WORK INSTRUCTION
Copy each line of the listing below where the word "gtype" turns up.

DATA LISTING
--- config.mk ---
export PLATFORM = sky130hd
export DESIGN_NAME = irq_entry_seq
export DESIGN_NICKNAME = d
export VERILOG_FILES = /design/src/rtl/irq_entry_pkg.sv /design/src/rtl/irq_arbiter.sv /design/src/rtl/irq_vec_fetch.sv /design/src/rtl/irq_entry_seq.sv
export SDC_FILE = /design/constraint.sdc
export NUM_CORES = 1
export LEC_CHECK = 0
export ABC_AREA = 0
export CAP_MARGIN = 40
export CELL_PAD_IN_SITES_DETAIL_PLACEMENT = 1
export CELL_PAD_IN_SITES_GLOBAL_PLACEMENT = 1
export CORE_MARGIN = 2
export CORE_UTILIZATION = 32
export CTS_BUF_LIST = sky130_fd_sc_hd__clkbuf_4
export DETAILED_ROUTE_END_ITERATION = 8
export HOLD_SLACK_MARGIN = 0.02
export PLACE_DENSITY = 0.91
export RECOVER_POWER = 50
export SETUP_SLACK_MARGIN = 0.5
export SLEW_MARGIN = 20
export SYNTH_ARGS = -nofsm -noshare
export SYNTH_HDL_FRONTEND = slang
export SYNTH_SLANG_ARGS = --single-unit
--- constraint.sdc ---
create_clock -name clk -period 2.8 [get_ports clk]
set_clock_uncertainty 0.15 [all_clocks]
set_input_delay 0.56 -clock clk [delete_from_list [all_inputs] [get_ports clk]]
set_output_delay 0.56 -clock clk [all_outputs]
set_load 0.05 [all_outputs]
--- src/rtl/irq_entry_pkg.sv ---
package irq_entry_pkg;

   typedef enum logic [2:0] {
      SRC_NONE,
      SRC_EXC,
      SRC_NMI,
      SRC_INTR,
      SRC_STEP
   } irq_src_e;

   typedef enum logic [2:0] {
      ST_IDLE,
      ST_ACK1,
      ST_GAP,
      ST_ACK2,
      ST_READ,
      ST_DONE
   } seq_st_e;

   localparam int unsigned CODE_DIV  = 0;
   localparam int unsigned CODE_STEP = 1;
   localparam int unsigned CODE_NMI  = 2;
   localparam int unsigned CODE_BRK  = 3;
   localparam int unsigned CODE_OVF  = 4;

endpackage

--- src/rtl/irq_arbiter.sv ---
module irq_arbiter
   import irq_entry_pkg::*;
#(
   parameter int unsigned TYPE_W   = 8,
   parameter int unsigned NMI_SYNC = 0
) (
   input  logic              clk,
   input  logic              rst_n,
   input  logic              idle_i,
   input  logic              nmi_i,
   input  logic              intr_i,
   input  logic              if_i,
   input  logic              tf_i,
   input  logic              insn_done_i,
   input  logic              exc_div_i,
   input  logic              exc_brk_i,
   input  logic              exc_into_i,
   input  logic              ovf_i,
   input  logic              swi_i,
   input  logic [TYPE_W-1:0] swi_type_i,
   output logic              grant_o,
   output irq_src_e          src_o,
   output logic [TYPE_W-1:0] type_o
);

   logic nmi_s, nmi_q, nmi_rise, nmi_pend_r, step_pend_r;
   logic nmi_pend, step_pend, exc_any;

   // Optional synchroniser ahead of the edge detector
   if (NMI_SYNC == 0) begin : g_nosync
      assign nmi_s = nmi_i;
   end else begin : g_sync
      logic [NMI_SYNC-1:0] sh;
      always_ff @(posedge clk) begin
         if (!rst_n) sh[0] <= 1'b0;
         else        sh[0] <= nmi_i;
      end
      for (genvar k = 1; k < NMI_SYNC; k++) begin : g_stage
         always_ff @(posedge clk) begin
            if (!rst_n) sh[k] <= 1'b0;
            else        sh[k] <= sh[k-1];
         end
      end
      assign nmi_s = sh[NMI_SYNC-1];
   end

   assign nmi_rise  = nmi_s & ~nmi_q;
   assign nmi_pend  = nmi_pend_r | nmi_rise;
   assign step_pend = step_pend_r | (tf_i & insn_done_i);
   assign exc_any   = exc_div_i | exc_brk_i | (exc_into_i & ovf_i) | swi_i;

   always_ff @(posedge clk) begin
      if (!rst_n) begin
         nmi_q       <= 1'b0;
         nmi_pend_r  <= 1'b0;
         step_pend_r <= 1'b0;
      end else begin
         nmi_q       <= nmi_s;
         nmi_pend_r  <= nmi_pend  & ~(grant_o && src_o == SRC_NMI);
         step_pend_r <= step_pend & ~(grant_o && src_o == SRC_STEP);
      end
   end

   always_comb begin
      grant_o = 1'b0;
      src_o   = SRC_NONE;
      type_o  = '0;
      if (idle_i) begin
         if (exc_any) begin
            grant_o = 1'b1;
            src_o   = SRC_EXC;
            if (exc_div_i)                type_o = TYPE_W'(CODE_DIV);
            else if (exc_brk_i)           type_o = TYPE_W'(CODE_BRK);
            else if (exc_into_i && ovf_i) type_o = TYPE_W'(CODE_OVF);
            else                          type_o = swi_type_i;
         end else if (nmi_pend) begin
            grant_o = 1'b1;
            src_o   = SRC_NMI;
            type_o  = TYPE_W'(CODE_NMI);
         end else if (intr_i && if_i) begin
            grant_o = 1'b1;
            src_o   = SRC_INTR;
         end else if (step_pend) begin
            grant_o = 1'b1;
            src_o   = SRC_STEP;
            type_o  = TYPE_W'(CODE_STEP);
         end
      end
   end


   intr_masked_chk: assert property (@(posedge clk) disable iff (!rst_n)
      (grant_o && src_o == SRC_INTR) |-> (if_i && intr_i));


   nmi_hold_chk: assert property (@(posedge clk) disable iff (!rst_n)
      (nmi_pend && !(grant_o && src_o == SRC_NMI)) |=> nmi_pend_r);

endmodule

--- src/rtl/irq_vec_fetch.sv ---
module irq_vec_fetch
   import irq_entry_pkg::*;
#(
   parameter int unsigned ADDR_W = 20,
   parameter int unsigned TYPE_W = 8,
   parameter int unsigned WORD_W = 16
) (
   input  logic              clk,
   input  logic              rst_n,
   input  logic              grant_i,
   input  irq_src_e          src_i,
   input  logic [TYPE_W-1:0] type_i,
   input  logic [TYPE_W-1:0] ack_type_i,
   input  logic [7:0]        mem_rdata_i,
   output logic              idle_o,
   output logic              inta_n_o,
   output logic              mem_rd_o,
   output logic [ADDR_W-1:0] mem_addr_o,
   output logic              done_o,
   output logic [TYPE_W-1:0] vec_type_o,
   output logic [WORD_W-1:0] new_ip_o,
   output logic [WORD_W-1:0] new_cs_o
);

   localparam int unsigned VEC_BYTES = (2 * WORD_W) / 8;
   localparam int unsigned OFF_W     = $clog2(VEC_BYTES);
   localparam int unsigned IDX_W     = $clog2(VEC_BYTES + 1);

   seq_st_e                 state;
   logic [TYPE_W-1:0]       type_r;
   logic [IDX_W-1:0]        idx;
   logic [2*WORD_W-1:0]     vec_r;

   always_ff @(posedge clk) begin
      if (!rst_n) begin
         state  <= ST_IDLE;
         type_r <= '0;
         idx    <= '0;
         vec_r  <= '0;
      end else begin
         case (state)
            ST_IDLE: if (grant_i) begin
               type_r <= type_i;
               idx    <= '0;
               state  <= (src_i == SRC_INTR) ? ST_ACK1 : ST_READ;
            end
            ST_ACK1: state <= ST_GAP;
            ST_GAP:  state <= ST_ACK2;
            ST_ACK2: begin
               type_r <= ack_type_i;
               state  <= ST_READ;
            end
            ST_READ: begin
               for (int b = 0; b < VEC_BYTES; b++)
                  if (idx == IDX_W'(b + 1)) vec_r[8*b +: 8] <= mem_rdata_i;
               idx <= idx + 1'b1;
               if (idx == IDX_W'(VEC_BYTES)) state <= ST_DONE;
            end
            ST_DONE: state <= ST_IDLE;
            default: state <= ST_IDLE;
         endcase
      end
   end

   assign idle_o     = (state == ST_IDLE);
   assign inta_n_o   = !(state == ST_ACK1 || state == ST_ACK2);
   assign mem_rd_o   = (state == ST_READ) && (idx < IDX_W'(VEC_BYTES));
   assign mem_addr_o = ADDR_W'({type_r, idx[OFF_W-1:0]});
   assign done_o     = (state == ST_DONE);
   assign vec_type_o = type_r;
   assign new_ip_o   = vec_r[WORD_W-1:0];
   assign new_cs_o   = vec_r[2*WORD_W-1:WORD_W];


   ack_no_read_chk: assert property (@(posedge clk) disable iff (!rst_n)
      !inta_n_o |-> !mem_rd_o);


   ack_gap_chk: assert property (@(posedge clk) disable iff (!rst_n)
      $rose(inta_n_o) |=> (!inta_n_o || $stable(inta_n_o)));


   addr_step_chk: assert property (@(posedge clk) disable iff (!rst_n)
      (mem_rd_o && $past(mem_rd_o)) |-> (mem_addr_o == $past(mem_addr_o) + 1'b1));


   done_single_chk: assert property (@(posedge clk) disable iff (!rst_n)
      done_o |=> !done_o);

endmodule

--- src/rtl/irq_entry_seq.sv ---
module irq_entry_seq
   import irq_entry_pkg::*;
#(
   parameter int unsigned ADDR_W    = 20,
   parameter int unsigned TYPE_W    = 8,
   parameter int unsigned WORD_W    = 16,
   parameter int unsigned SEG_SHIFT = 4,
   parameter int unsigned NMI_SYNC  = 0
) (
   input  logic              clk,
   input  logic              rst_n,
   input  logic              nmi_i,
   input  logic              intr_i,
   input  logic              if_i,
   input  logic              tf_i,
   input  logic              insn_done_i,
   input  logic              exc_div_i,
   input  logic              exc_brk_i,
   input  logic              exc_into_i,
   input  logic              ovf_i,
   input  logic              swi_i,
   input  logic [TYPE_W-1:0] swi_type_i,
   output logic              inta_n_o,
   input  logic [TYPE_W-1:0] ack_type_i,
   output logic              mem_rd_o,
   output logic [ADDR_W-1:0] mem_addr_o,
   input  logic [7:0]        mem_rdata_i,
   output logic              busy_o,
   output logic              done_o,
   output logic [TYPE_W-1:0] vec_type_o,
   output logic [WORD_W-1:0] new_ip_o,
   output logic [WORD_W-1:0] new_cs_o,
   output logic [ADDR_W-1:0] isr_addr_o,
   output logic              flag_clr_o
);

   if (ADDR_W != WORD_W + SEG_SHIFT) begin : g_bad_addr
      $error("ADDR_W must equal WORD_W + SEG_SHIFT");
   end
   if (TYPE_W + 2 > ADDR_W) begin : g_bad_type
      $error("vector table does not fit in the address space");
   end
   if (WORD_W % 8 != 0) begin : g_bad_word
      $error("WORD_W must be a whole number of bytes");
   end

   logic              idle, grant;
   irq_src_e          src;
   logic [TYPE_W-1:0] gtype;

   irq_arbiter #(.TYPE_W(TYPE_W), .NMI_SYNC(NMI_SYNC)) u_arb (
      .clk         (clk),
      .rst_n       (rst_n),
      .idle_i      (idle),
      .nmi_i       (nmi_i),
      .intr_i      (intr_i),
      .if_i        (if_i),
      .tf_i        (tf_i),
      .insn_done_i (insn_done_i),
      .exc_div_i   (exc_div_i),
      .exc_brk_i   (exc_brk_i),
      .exc_into_i  (exc_into_i),
      .ovf_i       (ovf_i),
      .swi_i       (swi_i),
      .swi_type_i  (swi_type_i),
      .grant_o     (grant),
      .src_o       (src),
      .type_o      (gtype)
   );

   irq_vec_fetch #(.ADDR_W(ADDR_W), .TYPE_W(TYPE_W), .WORD_W(WORD_W)) u_fetch (
      .clk         (clk),
      .rst_n       (rst_n),
      .grant_i     (grant),
      .src_i       (src),
      .type_i      (gtype),
      .ack_type_i  (ack_type_i),
      .mem_rdata_i (mem_rdata_i),
      .idle_o      (idle),
      .inta_n_o    (inta_n_o),
      .mem_rd_o    (mem_rd_o),
      .mem_addr_o  (mem_addr_o),
      .done_o      (done_o),
      .vec_type_o  (vec_type_o),
      .new_ip_o    (new_ip_o),
      .new_cs_o    (new_cs_o)
   );

   assign busy_o     = !idle;
   assign flag_clr_o = done_o;
   assign isr_addr_o = {new_cs_o, {SEG_SHIFT{1'b0}}} + ADDR_W'(new_ip_o);

endmodule

==> impl_metrics.json <==
{
  "clk_path_buf_depth": 2,
  "vias_per_inst": 5.119,
  "most_common_cell_in_the_synthesized_netlist": "sky130_fd_sc_hd__nand2_1",
  "count_of_filler_cells_inserted_in_the_layout": 1041,
  "r2r-end": "u_fetch.vec_r[8]$_SDFFE_PN0P_",
  "synth-async-reset-ratio_pct": 0,
  "rsz0062_at_grt": "true",
  "grt_util_all_layers_pct": 20.42,
  "floorplan.rows": 35,
  "io_pins": 121,
  "post_route_cells_drive_above_1_share_pct": 27.10,
  "path_max_fanout": 5,
  "finalHoldViolations": 0,
  "finish.net_count": 529,
  "hold_path.class": "reg2reg",
  "tritoncts.num_buffers": 5,
  "detail_route.first_pass.iterations": 4,
  "synthesis.instances": 354,
  "tightestPinTransition_ns": 1.075,
  "failed_checks": "setup timing",
  "layout_min_cycle_time_ns": 3.196,
  "clock_sink_count": 49,
  "post-route-drc-count": 0,
  "drt.antenna.violating_nets": 0,
  "synthesis.area_um2": 2955,
  "avgRoutedWirePerCell_um": 17.37,
  "timing.max_slew.rel_slack_pct": 28.32,
  "synth_largest_area_cell": "sky130_fd_sc_hd__dfxtp_1",
  "cp.arrival_ns": 2.49,
  "yosysTopAreaCellShare_pct": 33.19,
  "cts_tree": "built",
  "first_global_vias": 3238,
  "grt.overflow.total": 0,
  "place.gp.congestion": 0.8004,
  "htree_num_levels": 2,
  "crit_path_end_kind": "primary output",
  "syn_area_per_cell_um2": 8.348,
  "vias": 3005,
  "run_status": "finished with violations",
  "synth_enable_flop_cells": 0,
  "hold_path_startpoint": "u_fetch.vec_r[2]$_SDFFE_PN0P_",
  "synth_area_leaders": "sky130_fd_sc_hd__dfxtp_1 33%, sky130_fd_sc_hd__ha_1 7.2%, sky130_fd_sc_hd__nand2_1 6.7%, sky130_fd_sc_hd__buf_4 6.4%, sky130_fd_sc_hd__a21boi_0 6.1%",
  "worst_skew_pair.late_latency_ns": 0.36,
  "layout_area_overhead_pct": 61.05,
  "die_area_um2": 10020,
  "grt_max_degree": 33,
  "p_per_area_nw_per_um2": 359.6,
  "fmax_ghz": 0.3129,
  "core_um2": 9109,
  "reg2reg_slack_ns": 0.79,
  "num_antenna_cells": 0,
  "critical_path_required_ns": 2.09,
  "drt-initial-drc-count": 69,
  "flop_and_latch_count_out_of_synthesis": 49,
  "timing.final.crit_share_pct": 114.1,
  "synth_warnings": 0,
  "fin_tns_setup_ns": -3.081,
  "ctsRootBufferMaster": "sky130_fd_sc_hd__clkbuf_4",
  "yosys_most_used_dff": "sky130_fd_sc_hd__dfxtp_1",
  "antenna_found_initial": 0,
  "max_cap_viol_count": 0,
  "report.final.setup_viol": 12,
  "holdBufCountCts": 0,
  "worst_setup_hold_path_clk_slew_ns": 0.15,
  "die_w_um": 100.1,
  "synth-seq-area-share_pct": 33.19,
  "finalWirelength_um": 10200,
  "timing_worst_setup_path_type": "reg2out",
  "starting_utilization_of_the_core_area_pct": 32.45,
  "worst_slack_ns": -0.3959,
  "place.port_buffers": 110,
  "grt_first_pass_wirelength_um": 16430,
  "die_h_um": 100.1,
  "hold_end": "u_fetch.vec_r[2]$_SDFFE_PN0P_",
  "holdWs_ns": 0.3609,
  "power_leakage_nw": 2.104,
  "vdd.ir_drop.worst_v": 0.0002424,
  "timing.critical_path.from_type": "flop",
  "ys_types": 53,
  "reg2reg_from": "u_fetch.state[2]$_SDFFE_PN0P_",
  "ranking_of_synthesized_cells_by_instance_count": "53 x sky130_fd_sc_hd__nand2_1, 49 x sky130_fd_sc_hd__dfxtp_1, 25 x sky130_fd_sc_hd__buf_4",
  "dp.final_hpwl_um": 7645,
  "r2r_cells": 8,
  "report.final.slew_viol_count": 0,
  "min_path_cells": 2
}
-- per-layer routing --
metal / GRT usage, % / up-vias / wire (um)
li1: - / 1449 / -
met1: 23.14 / 1452 / 4203
met2: 38.46 / 92 / 5459
met3: 4.387 / 12 / 430
met4: 5.690 / 0 / 101
met5: 0 / - / 0
-- final cells by class --
| cell class | count | area [um^2] | area share [%] |
|---|---|---|---|
| flip-flops and latches | 49 | 1031 | 21.66 |
| clock buffers | 6 | 45.04 | 0.9464 |
| clock inverters | 2 | 33.78 | 0.7098 |
| repair buffers | 143 | 1358 | 28.52 |
| multi-input cells | 268 | 2123 | 44.61 |
| inverters | 8 | 30.03 | 0.6309 |
| well taps | 111 | 138.9 | 2.918 |
-- placed cells by master, fill, tap and decap left out, types with 10 or more instances in the layout --
master                            synthesis  routed
sky130_fd_sc_hd__a21boi_0                24      24
sky130_fd_sc_hd__a21oi_1                 16      12
sky130_fd_sc_hd__buf_12                   0      13
sky130_fd_sc_hd__buf_4                   25      29
sky130_fd_sc_hd__clkbuf_1                 9      21
sky130_fd_sc_hd__clkdlybuf4s50_1          0      30
sky130_fd_sc_hd__conb_1                   1      10
sky130_fd_sc_hd__dfxtp_1                 49      29
sky130_fd_sc_hd__dfxtp_2                  0      10
sky130_fd_sc_hd__dfxtp_4                  0      10
sky130_fd_sc_hd__dlygate4sd2_1            0      28
sky130_fd_sc_hd__dlymetal6s2s_1           0      11
sky130_fd_sc_hd__ha_1                    17      10
sky130_fd_sc_hd__nand2_1                 53      52
sky130_fd_sc_hd__nand3_1                 23      23
sky130_fd_sc_hd__nor2_1                  13      11
sky130_fd_sc_hd__o21ai_0                 16      11
-- kinds of logic (layout without fill, tap and decap cells) --
logic type / after synthesis / in the layout / share of synthesized area (%)
AOI/OAI and AO/OA: 91 / 91 / 21.34
xor gates and xnor gates: 12 / 12 / 3.556
adders and majority gates: 18 / 18 / 7.875
buffers and inverters: 47 / 159 / 9.949
DFF: 49 / 49 / 33.19
muxes: 8 / 8 / 2.710
other: 1 / 10 / 0.1269
and+or+nand+nor: 128 / 129 / 21.25
-- through the flow --
step	power [mW]	setup WS, ns	cells	utilization (%)	cell area [um^2]
after floorplan	1.127	0.005248	363	-	3304
after global placement	1.293	0.06002	564	49.90	4546
after detailed placement	1.305	-0.01054	564	49.90	4546
after CTS	1.746	-0.4335	582	52.51	4783
after global routing	1.797	-0.5163	587	52.25	4760
final	1.711	-0.3959	587	52.25	4760
-- critical path, stage by stage (launching register included) --
cell	delay, ns
sky130_fd_sc_hd__dfxtp_4	0.39
sky130_fd_sc_hd__ha_4	0.31
sky130_fd_sc_hd__o21ai_1	0.09
sky130_fd_sc_hd__nor2_2	0.20
sky130_fd_sc_hd__nor2_1	0.08
sky130_fd_sc_hd__or3_4	0.39
sky130_fd_sc_hd__o211ai_1	0.30
sky130_fd_sc_hd__o311ai_4	0.17
sky130_fd_sc_hd__buf_12	0.18
-- sequential cells by signal (all words and copies together), names as in the netlist --
register,flops
u_fetch.state,3
u_fetch.vec_type_o,8
u_fetch.idx,3
u_fetch.vec_r,32
u_arb.step_pend_r,1
u_arb.nmi_pend_r,1
u_arb.nmi_q,1
-- power breakdown --
group | switching, mW | internal [mW] | leakage [nW]
Combinational | 0.354 | 0.192 | 1.65
Sequential | 0.0304 | 0.719 | 0.411
Clock | 0.221 | 0.196 | 0.0433
Total | 0.604 | 1.11 | 2.10
-- worst max-delay path by stage --
stage                                               from             end  slack [ns]  depth (start not counted)
after floorplan            u_fetch.vec_r[4]$_SDFFE_PN0P_  isr_addr_o[18]       0.005                          8
after global placement    u_fetch.vec_r[11]$_SDFFE_PN0P_  isr_addr_o[17]        0.06                          8
after detailed placement   u_fetch.vec_r[4]$_SDFFE_PN0P_  isr_addr_o[16]       -0.01                          9
after CTS                  u_fetch.vec_r[4]$_SDFFE_PN0P_  isr_addr_o[16]       -0.43                          9
after global routing       u_fetch.vec_r[7]$_SDFFE_PN0P_  isr_addr_o[16]       -0.52                          8
final                     u_fetch.vec_r[23]$_SDFFE_PN0P_  isr_addr_o[16]       -0.40                          8
-- timing repair --
action	in CTS	in global routing
endpoints found under the setup margin	60	55
pin swaps	22	18
setup buffers	9	5
gates cloned	1	0
gates resized for setup	65	43
Power figures use the tool's default switching activity.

TASK RESPONSE
   logic [TYPE_W-1:0] gtype;
      .type_o      (gtype)
      .type_i      (gtype),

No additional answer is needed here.